Give again, exactly as they appear, only the lines from the one containing "set_output_delay 2.2000 -clock" through the last line of the material below.
————————
==> flow/design.v (excerpt) <==
module cordic(
    input signed [29:0] i_angle,
    input i_clk,
    input i_rst,
    input i_start,
    output signed [29:0] o_sin,
    output signed [29:0] o_cos,
    output o_done
);
localparam WD_EXT = 28;
localparam WD_INT = 62;
localparam START_VAL = 64'h26dd3b6a10d79a00;
localparam max_i = 8'd62;
reg signed [WD_INT+1:0] x;
reg signed [WD_INT+1:0] y; 
reg signed [WD_INT+1:0] z; 
reg signed [WD_INT+1:0] angle;
reg done;
assign o_done = done;
assign o_sin = y[(WD_INT+1):(WD_INT-WD_EXT)];
assign o_cos = x[(WD_INT+1):(WD_INT-WD_EXT)];
reg [7:0] i;
reg [7:0] state;
localparam 
    s_rst = 8'b0,
    s_work = 8'b1;
wire [WD_INT+1:0] atan [WD_INT:0];
assign atan[0] = 	63'h3243f6a8885a3000;
assign atan[1] = 	63'h1dac670561bb4f00;
assign atan[2] = 	63'hfadbafc96406e80;
assign atan[3] = 	63'h7f56ea6ab0bdb80;
assign atan[4] = 	63'h3feab76e59fbd40;
assign atan[5] = 	63'h1ffd55bba976250;
assign atan[6] = 	63'hfffaaadddb94d8;
assign atan[7] = 	63'h7fff5556eeea5c;
assign atan[8] = 	63'h3fffeaaab7776e;
assign atan[9] = 	63'h1ffffd5555bbbc;
assign atan[10] = 	63'hfffffaaaaadde;
assign atan[11] = 	63'h7fffff555556e;
assign atan[12] = 	63'h3fffffeaaaaaa;
assign atan[13] = 	63'h1ffffffd55554;
assign atan[14] = 	63'hfffffffaaaaa;
assign atan[15] = 	63'h7fffffff5554;
assign atan[16] = 	63'h3fffffffeaaa;
assign atan[17] = 	63'h1ffffffffd54;
assign atan[18] = 	63'hfffffffffaa;
assign atan[19] = 	63'h7fffffffff4;
assign atan[20] = 	63'h3fffffffffe;
assign atan[21] = 	63'h1fffffffffe;
assign atan[22] = 	63'hfffffffffe;
assign atan[23] = 	63'h7ffffffffe;
assign atan[24] = 	63'h3ffffffffe;
assign atan[25] = 	63'h1ffffffffe;
assign atan[26] = 	63'hffffffffe;
assign atan[27] = 	63'h800000000;
assign atan[28] = 	63'h400000000;
assign atan[29] = 	63'h200000000;
assign atan[30] = 	63'h100000000;
assign atan[31] = 	63'h80000000;
assign atan[32] = 	63'h40000000;
assign atan[33] = 	63'h20000000;
assign atan[34] = 	63'h10000000;
assign atan[35] = 	63'h8000000;
assign atan[36] = 	63'h4000000;
assign atan[37] = 	63'h2000000;
assign atan[38] = 	63'h1000000;
assign atan[39] = 	63'h800000;
assign atan[40] = 	63'h400000;
  ...
For scale: about 230 flip-flops, roughly 38000 um^2 of cells after synthesis.
Settings: LEC_CHECK=0, ABC_AREA=1, CAP_MARGIN=20, CORE_ASPECT_RATIO=0.5, CORE_MARGIN=2, CORE_UTILIZATION=72, CTS_CLUSTER_DIAMETER=333, CTS_CLUSTER_SIZE=13, PLACE_DENSITY=0.37, SETUP_SLACK_MARGIN=-0.55, SLEW_MARGIN=20; clock period 5.68 ns.
run.sh (not shown) runs the stock make flow with config.mk's settings and CLKGATE_MAP_FILE=.
The first run reached the layout checks and failed them: negative setup slack.
Then changed:
==> flow/config.mk (replaced) <==
export PLATFORM = sky130hd
export DESIGN_NAME = cordic
export DESIGN_NICKNAME = cordic
export VERILOG_FILES = /design/flow/design.v
export SDC_FILE = /design/flow/constraint.sdc
export NUM_CORES = 4
export LEC_CHECK = 0
export CAP_MARGIN = 20
export CORE_MARGIN = 2
export CORE_UTILIZATION = 66
export CTS_CLUSTER_DIAMETER = 366
export SLEW_MARGIN = 20
==> flow/constraint.sdc (replaced) <==
create_clock -name core_clock -period 5.3 [get_ports {i_clk}]
set_input_delay 1.0600 -clock core_clock [delete_from_list [all_inputs] [get_ports {i_clk}]]
set_output_delay 1.0600 -clock core_clock [all_outputs]
set_load 0.01 [all_outputs]
Result: Now the flow never finished: it broke off in 3_5_place_dp; synthesized cell count falls by 31%; synthesized area drops by about 9%; die area decreases by about 1.1%.
Then changed:
--- a/flow/config.mk
+++ b/flow/config.mk
@@ -8,5 +8,5 @@
 export CAP_MARGIN = 20
 export CORE_MARGIN = 2
-export CORE_UTILIZATION = 66
-export CTS_CLUSTER_DIAMETER = 366
+export CORE_UTILIZATION = 52
+export CTS_CLUSTER_SIZE = 97
 export SLEW_MARGIN = 20
==> flow/constraint.sdc (replaced) <==
create_clock -name core_clock -period 7.28 [get_ports {i_clk}]
set_input_delay 1.4560 -clock core_clock [delete_from_list [all_inputs] [get_ports {i_clk}]]
set_output_delay 1.4560 -clock core_clock [all_outputs]
set_load 0.01 [all_outputs]
=> With this change the flow produced a layout that fails on negative setup slack. Synthesized area stays the same. Die area increases by about 26%. Synthesized cell count is unchanged.
Then changed:
--- a/flow/config.mk
+++ b/flow/config.mk
@@ -8,5 +8,4 @@
 export CAP_MARGIN = 20
 export CORE_MARGIN = 2
-export CORE_UTILIZATION = 52
-export CTS_CLUSTER_SIZE = 97
+export CORE_UTILIZATION = 40
 export SLEW_MARGIN = 20
==> flow/constraint.sdc (replaced) <==
create_clock -name core_clock -period 10.4 [get_ports {i_clk}]
set_input_delay 2.0800 -clock core_clock [delete_from_list [all_inputs] [get_ports {i_clk}]]
set_output_delay 2.0800 -clock core_clock [all_outputs]
set_load 0.01 [all_outputs]
Effect: The new run finished with timing, DRC and antenna clean; sequential share of layout area rises by 2.7 points; global-route usage decreases by 10 points; setup slack gets better by 0.56 ns; critical path depth rises by 1; wire length grows by 2.0%.
Then changed:
--- a/flow/config.mk
+++ b/flow/config.mk
@@ -6,6 +6,9 @@
 export NUM_CORES = 4
 export LEC_CHECK = 0
-export CAP_MARGIN = 20
+export CAP_MARGIN = 0
 export CORE_MARGIN = 2
-export CORE_UTILIZATION = 40
+export CORE_UTILIZATION = 72
+export MAX_ROUTING_LAYER = met4
+export PLACE_DENSITY = 0.67
+export SETUP_SLACK_MARGIN = 1.83
 export SLEW_MARGIN = 20
==> flow/constraint.sdc (replaced) <==
create_clock -name core_clock -period 7.1 [get_ports {i_clk}]
set_input_delay 1.4200 -clock core_clock [delete_from_list [all_inputs] [get_ports {i_clk}]]
set_output_delay 1.4200 -clock core_clock [all_outputs]
set_load 0.01 [all_outputs]
This time the run never finished: it broke off in 5_1_grt on GRT-0116.
Synthesized cell count is unchanged.
Area after synthesis does not change.
Die area falls by about 44%.

---

cordic again, from the RTL that the note above started with.
Settings: LEC_CHECK=0, CAP_MARGIN=20, CELL_PAD_IN_SITES_DETAIL_PLACEMENT=0, CORE_MARGIN=2, CORE_UTILIZATION=57, CTS_CLUSTER_SIZE=58, MAX_ROUTING_LAYER=met4, PLACE_DENSITY_LB_ADDON=0.17, SLEW_MARGIN=0; clock period 7.31 ns.
The starting point reached the layout checks and failed them: negative setup slack.
Next try:
==> flow/config.mk (replaced) <==
export PLATFORM = sky130hd
export DESIGN_NAME = cordic
export DESIGN_NICKNAME = cordic
export VERILOG_FILES = /design/flow/design.v
export SDC_FILE = /design/flow/constraint.sdc
export NUM_CORES = 4
export LEC_CHECK = 0
export CAP_MARGIN = 0
export CORE_MARGIN = 2
export CORE_UTILIZATION = 72
export MAX_ROUTING_LAYER = met4
export PLACE_DENSITY = 0.67
export SETUP_SLACK_MARGIN = -0.53
export SLEW_MARGIN = 20
==> flow/constraint.sdc (replaced) <==
create_clock -name core_clock -period 7.1 [get_ports {i_clk}]
set_input_delay 1.4200 -clock core_clock [delete_from_list [all_inputs] [get_ports {i_clk}]]
set_output_delay 1.4200 -clock core_clock [all_outputs]
set_load 0.01 [all_outputs]
Result: The changed run ended with an error in global routing (5_1_grt); die size decreases by 21%; synthesized area does not change; synthesized cell count is unchanged.
Next try:
==> flow/config.mk (replaced) <==
export PLATFORM = sky130hd
export DESIGN_NAME = cordic
export DESIGN_NICKNAME = cordic
export VERILOG_FILES = /design/flow/design.v
export SDC_FILE = /design/flow/constraint.sdc
export NUM_CORES = 4
export LEC_CHECK = 0
export CAP_MARGIN = 20
export CORE_MARGIN = 2
export CORE_UTILIZATION = 20
export SLEW_MARGIN = 20
==> flow/constraint.sdc (replaced) <==
create_clock -name core_clock -period 10.4 [get_ports {i_clk}]
set_input_delay 2.0800 -clock core_clock [delete_from_list [all_inputs] [get_ports {i_clk}]]
set_output_delay 2.0800 -clock core_clock [all_outputs]
set_load 0.01 [all_outputs]
What happened: Now the flow finished clean; synthesized area stays the same; die size goes up to 3.5 times its value; synthesized cell count is unchanged.
Next try:
--- a/flow/config.mk
+++ b/flow/config.mk
@@ -7,5 +7,9 @@
 export LEC_CHECK = 0
 export CAP_MARGIN = 20
+export CELL_PAD_IN_SITES_DETAIL_PLACEMENT = 0
 export CORE_MARGIN = 2
-export CORE_UTILIZATION = 20
+export CORE_UTILIZATION = 58
+export CTS_CLUSTER_SIZE = 58
+export MAX_ROUTING_LAYER = met4
 export SLEW_MARGIN = 20
+export TNS_END_PERCENT = 45
==> flow/constraint.sdc (replaced) <==
create_clock -name core_clock -period 6.64 [get_ports {i_clk}]
set_input_delay 1.3280 -clock core_clock [delete_from_list [all_inputs] [get_ports {i_clk}]]
set_output_delay 1.3280 -clock core_clock [all_outputs]
set_load 0.01 [all_outputs]
- The new run stopped in global routing (5_1_grt)
- die area fell by 65%
- synthesized cell count is unchanged
- synthesized area does not change

---

cordic again, from the RTL that the note above started with.
==> flow/design.v (excerpt) <==
module cordic(
    input signed [29:0] i_angle,
    input i_clk,
    input i_rst,
    input i_start,
    output signed [29:0] o_sin,
    output signed [29:0] o_cos,
    output o_done
);
localparam WD_EXT = 28;
localparam WD_INT = 62;
localparam START_VAL = 64'h26dd3b6a10d79a00;
localparam max_i = 8'd62;
reg signed [WD_INT+1:0] x;
reg signed [WD_INT+1:0] y; 
reg signed [WD_INT+1:0] z; 
reg signed [WD_INT+1:0] angle;
reg done;
assign o_done = done;
assign o_sin = y[(WD_INT+1):(WD_INT-WD_EXT)];
assign o_cos = x[(WD_INT+1):(WD_INT-WD_EXT)];
reg [7:0] i;
reg [7:0] state;
localparam 
    s_rst = 8'b0,
    s_work = 8'b1;
wire [WD_INT+1:0] atan [WD_INT:0];
assign atan[0] = 	63'h3243f6a8885a3000;
assign atan[1] = 	63'h1dac670561bb4f00;
assign atan[2] = 	63'hfadbafc96406e80;
assign atan[3] = 	63'h7f56ea6ab0bdb80;
assign atan[4] = 	63'h3feab76e59fbd40;
assign atan[5] = 	63'h1ffd55bba976250;
assign atan[6] = 	63'hfffaaadddb94d8;
assign atan[7] = 	63'h7fff5556eeea5c;
assign atan[8] = 	63'h3fffeaaab7776e;
assign atan[9] = 	63'h1ffffd5555bbbc;
assign atan[10] = 	63'hfffffaaaaadde;
assign atan[11] = 	63'h7fffff555556e;
assign atan[12] = 	63'h3fffffeaaaaaa;
assign atan[13] = 	63'h1ffffffd55554;
  ...
clock: 6.65 ns
lec_check: 0
cap_margin: 20
cell_pad_in_sites_detail_placement: 1
core_aspect_ratio: 1.98
core_margin: 7
core_utilization: 17
cts_cluster_diameter: 328
cts_cluster_size: 100
gpl_routability_driven: 0
max_routing_layer: met4
slew_margin: 20
tns_end_percent: 50
The baseline ended with an error in global routing (5_1_grt), error ODB-0269.
==> next run, changes <==
==> flow/config.mk (replaced) <==
export PLATFORM = sky130hd
export DESIGN_NAME = cordic
export DESIGN_NICKNAME = cordic
export VERILOG_FILES = /design/flow/design.v
export SDC_FILE = /design/flow/constraint.sdc
export NUM_CORES = 4
export LEC_CHECK = 0
export ABC_AREA = 1
export CAP_MARGIN = 20
export CORE_MARGIN = 2
export CORE_UTILIZATION = 72
export CTS_CLUSTER_DIAMETER = 333
export SLEW_MARGIN = 20
==> flow/constraint.sdc (replaced) <==
create_clock -name core_clock -period 7.28 [get_ports {i_clk}]
set_input_delay 1.4560 -clock core_clock [delete_from_list [all_inputs] [get_ports {i_clk}]]
set_output_delay 1.4560 -clock core_clock [all_outputs]
set_load 0.01 [all_outputs]
What happened: The new run finished but failed the layout checks on negative setup slack. Die size came out lower by 75%. Synthesized area came out higher by 10%. Synthesized cell count came out higher by 45%.
==> next run, changes <==
--- a/flow/config.mk
+++ b/flow/config.mk
@@ -8,6 +8,9 @@
 export ABC_AREA = 1
 export CAP_MARGIN = 20
+export CORE_ASPECT_RATIO = 1.46
 export CORE_MARGIN = 2
 export CORE_UTILIZATION = 72
-export CTS_CLUSTER_DIAMETER = 333
+export CTS_CLUSTER_DIAMETER = 366
+export CTS_CLUSTER_SIZE = 96
 export SLEW_MARGIN = 20
+export TNS_END_PERCENT = 10
==> flow/constraint.sdc (replaced) <==
create_clock -name core_clock -period 5.3 [get_ports {i_clk}]
set_input_delay 1.0600 -clock core_clock [delete_from_list [all_inputs] [get_ports {i_clk}]]
set_output_delay 1.0600 -clock core_clock [all_outputs]
set_load 0.01 [all_outputs]
=>
- The changed run ended with an error in clock tree synthesis (4_1_cts), error DPL-0038
- synthesized cell count stays the same
- synthesized area is unchanged
- die area barely changes
==> next run, changes <==
==> flow/config.mk (replaced) <==
export PLATFORM = sky130hd
export DESIGN_NAME = cordic
export DESIGN_NICKNAME = cordic
export VERILOG_FILES = /design/flow/design.v
export SDC_FILE = /design/flow/constraint.sdc
export NUM_CORES = 4
export LEC_CHECK = 0
export CAP_MARGIN = 20
export CORE_MARGIN = 2
export CORE_UTILIZATION = 40
export SLEW_MARGIN = 20
==> flow/constraint.sdc (replaced) <==
create_clock -name core_clock -period 11.0 [get_ports {i_clk}]
set_input_delay 2.2000 -clock core_clock [delete_from_list [all_inputs] [get_ports {i_clk}]]
set_output_delay 2.2000 -clock core_clock [all_outputs]
set_load 0.01 [all_outputs]
=> This time the run produced a clean layout; synthesized cell count shrinks by about 30%; synthesized area goes down by 9.2%; die area came out higher by 62%.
————————
• _RESPONSE BOX_
set_output_delay 2.2000 -clock core_clock [all_outputs]
set_load 0.01 [all_outputs]
=> This time the run produced a clean layout; synthesized cell count shrinks by about 30%; synthesized area goes down by 9.2%; die area came out higher by 62%.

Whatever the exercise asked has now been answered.